Microsoft Releases Advanced Notification for July Security Bulletin

Microsoft has issued a Security Bulletin Advance Notification indicating that its July release cycle will contain four bulletins which all will have a severity rating of Important. The notification states that these Important bulletins are for Microsoft Windows, Microsoft SQL Server, and Microsoft Exchange Server. Release of these bulletins is scheduled for Tuesday, July 8.

US-CERT will provide additional information as it becomes available.

Mozilla Releases Firefox 2.0.0.15

Mozilla has released Firefox 2.0.0.15. This version addresses multiple vulnerabilities that may allow an attacker to execute arbitrary code, conduct cross-site scripting attacks, upload arbitrary files, or escalate privileges. As described in the Mozilla Foundation Security Advisories, some of these vulnerabilities also affect Thunderbird and SeaMonkey.

US-CERT encourages users to do the following to help mitigate the risks:

• Review the Mozilla Foundation Security Advisories.
• Update to Firefox 2.0.0.15.
• Update to SeaMonkey 1.1.10.

Apple Releases Security Updates

Apple has released Mac OS X v10.5.4, Security Update 2008-004, and Safari 3.1.2 for Mac OS X 10.4.11 to address multiple vulnerabilities. These vulnerabilities affect a number of applications. These vulnerabilities may allow an attacker to execute arbitrary code, bypass security restrictions, or cause a denial-of-service condition.

US-CERT encourages users to review Apple Article HT2163 and HT2165 and apply any necessary updates.

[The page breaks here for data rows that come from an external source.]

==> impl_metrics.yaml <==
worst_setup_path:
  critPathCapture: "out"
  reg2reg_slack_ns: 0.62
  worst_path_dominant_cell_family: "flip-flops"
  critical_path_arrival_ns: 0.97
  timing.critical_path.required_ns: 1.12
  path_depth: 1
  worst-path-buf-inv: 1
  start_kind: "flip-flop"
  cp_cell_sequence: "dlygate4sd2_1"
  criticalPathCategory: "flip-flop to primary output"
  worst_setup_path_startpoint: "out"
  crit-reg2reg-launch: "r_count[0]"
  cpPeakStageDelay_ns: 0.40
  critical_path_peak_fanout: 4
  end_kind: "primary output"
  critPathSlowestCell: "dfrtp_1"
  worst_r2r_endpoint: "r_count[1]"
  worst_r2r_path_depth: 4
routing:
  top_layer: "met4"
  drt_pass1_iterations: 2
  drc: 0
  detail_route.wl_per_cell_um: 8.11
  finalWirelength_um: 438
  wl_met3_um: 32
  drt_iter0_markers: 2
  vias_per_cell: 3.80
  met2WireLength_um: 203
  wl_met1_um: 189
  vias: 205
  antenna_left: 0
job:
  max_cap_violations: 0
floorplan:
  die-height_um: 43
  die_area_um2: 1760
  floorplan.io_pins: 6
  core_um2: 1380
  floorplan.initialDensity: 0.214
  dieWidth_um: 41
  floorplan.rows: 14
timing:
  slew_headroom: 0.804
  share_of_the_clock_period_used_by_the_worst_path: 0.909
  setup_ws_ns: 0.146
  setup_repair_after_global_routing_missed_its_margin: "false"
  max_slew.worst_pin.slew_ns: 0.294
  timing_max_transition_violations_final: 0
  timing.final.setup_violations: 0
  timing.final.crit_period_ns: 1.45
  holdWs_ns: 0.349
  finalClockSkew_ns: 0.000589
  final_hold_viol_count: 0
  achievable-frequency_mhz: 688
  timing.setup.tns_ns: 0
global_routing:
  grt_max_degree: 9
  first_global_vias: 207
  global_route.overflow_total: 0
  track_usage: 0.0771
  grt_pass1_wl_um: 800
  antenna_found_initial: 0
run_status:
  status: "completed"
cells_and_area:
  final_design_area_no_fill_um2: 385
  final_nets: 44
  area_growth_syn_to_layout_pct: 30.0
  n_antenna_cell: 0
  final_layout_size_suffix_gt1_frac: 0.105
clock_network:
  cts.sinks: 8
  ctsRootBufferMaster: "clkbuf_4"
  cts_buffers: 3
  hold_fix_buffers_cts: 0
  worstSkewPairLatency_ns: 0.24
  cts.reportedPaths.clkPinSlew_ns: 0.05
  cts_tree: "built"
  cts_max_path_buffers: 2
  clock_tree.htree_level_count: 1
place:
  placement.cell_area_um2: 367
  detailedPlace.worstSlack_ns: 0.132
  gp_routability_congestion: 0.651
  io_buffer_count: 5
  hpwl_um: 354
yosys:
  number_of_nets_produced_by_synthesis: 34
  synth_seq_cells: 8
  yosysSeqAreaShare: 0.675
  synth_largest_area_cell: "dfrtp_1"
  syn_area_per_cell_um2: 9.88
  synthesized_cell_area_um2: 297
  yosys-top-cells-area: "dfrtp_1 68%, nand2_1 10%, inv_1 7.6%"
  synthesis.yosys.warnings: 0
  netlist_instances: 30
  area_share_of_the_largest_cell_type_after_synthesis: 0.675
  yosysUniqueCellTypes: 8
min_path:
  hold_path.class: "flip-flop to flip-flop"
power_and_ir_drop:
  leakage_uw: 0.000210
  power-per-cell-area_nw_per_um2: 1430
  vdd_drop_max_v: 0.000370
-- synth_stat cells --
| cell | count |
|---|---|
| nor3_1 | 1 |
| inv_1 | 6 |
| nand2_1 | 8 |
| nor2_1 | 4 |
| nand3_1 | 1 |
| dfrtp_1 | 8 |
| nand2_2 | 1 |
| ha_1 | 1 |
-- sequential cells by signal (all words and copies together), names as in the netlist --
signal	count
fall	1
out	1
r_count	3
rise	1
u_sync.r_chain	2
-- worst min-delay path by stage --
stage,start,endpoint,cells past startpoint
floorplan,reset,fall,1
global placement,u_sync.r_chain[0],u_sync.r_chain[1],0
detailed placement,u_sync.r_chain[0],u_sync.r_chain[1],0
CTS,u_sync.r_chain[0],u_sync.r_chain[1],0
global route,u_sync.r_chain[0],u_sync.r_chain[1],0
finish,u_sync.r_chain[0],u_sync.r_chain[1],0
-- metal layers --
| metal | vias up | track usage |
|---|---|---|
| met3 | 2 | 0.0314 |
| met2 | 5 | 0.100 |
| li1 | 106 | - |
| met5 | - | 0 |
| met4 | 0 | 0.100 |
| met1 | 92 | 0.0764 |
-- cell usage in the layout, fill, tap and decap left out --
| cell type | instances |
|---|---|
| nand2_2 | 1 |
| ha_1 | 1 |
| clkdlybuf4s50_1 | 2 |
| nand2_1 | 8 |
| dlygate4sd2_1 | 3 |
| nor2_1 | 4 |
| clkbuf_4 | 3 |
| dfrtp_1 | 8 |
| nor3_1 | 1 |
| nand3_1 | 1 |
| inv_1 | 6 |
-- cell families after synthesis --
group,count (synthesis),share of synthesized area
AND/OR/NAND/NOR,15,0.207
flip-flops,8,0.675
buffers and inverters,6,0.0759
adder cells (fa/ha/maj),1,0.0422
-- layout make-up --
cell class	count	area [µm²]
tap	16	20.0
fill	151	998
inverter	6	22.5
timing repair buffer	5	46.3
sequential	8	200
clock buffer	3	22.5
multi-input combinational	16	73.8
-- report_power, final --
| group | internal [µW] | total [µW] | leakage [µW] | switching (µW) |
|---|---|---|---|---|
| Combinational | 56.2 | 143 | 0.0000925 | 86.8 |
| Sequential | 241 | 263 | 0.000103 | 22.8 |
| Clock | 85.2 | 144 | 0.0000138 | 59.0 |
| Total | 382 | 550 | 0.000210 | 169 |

Microsoft Releases Security Advisory

Microsoft has released a Security Advisory to address public reports of the Microsoft Windows Server Update Services failing to properly deploy updates within certain environments. Environments that rely on this service for updates may be unable to deploy updates to client systems, some of which may be security related.

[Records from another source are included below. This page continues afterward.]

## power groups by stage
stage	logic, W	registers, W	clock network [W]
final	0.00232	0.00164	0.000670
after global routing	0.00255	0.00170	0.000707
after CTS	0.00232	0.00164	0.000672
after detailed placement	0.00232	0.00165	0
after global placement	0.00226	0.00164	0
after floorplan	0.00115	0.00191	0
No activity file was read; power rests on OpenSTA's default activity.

US-CERT encourages users and system administrators to review Microsoft Security Advisory 954960 and apply the workarounds listed in the advisory.

US-CERT will provide additional information as it becomes available.

Cisco Releases Security Advisory

Cisco has released a Security Advisory to address multiple vulnerabilities in the Unified Communications Manager. The first vulnerability is due to improper handling of malformed data in the Computer Telephony Integration Manager service. Exploitation of this vulnerability may allow an attacker to cause a denial-of-service condition. The second vulnerability is due to improper access restrictions in the Real-Time Information Server Data Collector process. This vulnerability may allow an attacker to bypass security restrictions and obtain sensitive information which may be used for further attacks.

US-CERT encourages users to review Cisco Security Advisory cicso-sa-20080625-cucm and apply any necessary updates or fixes.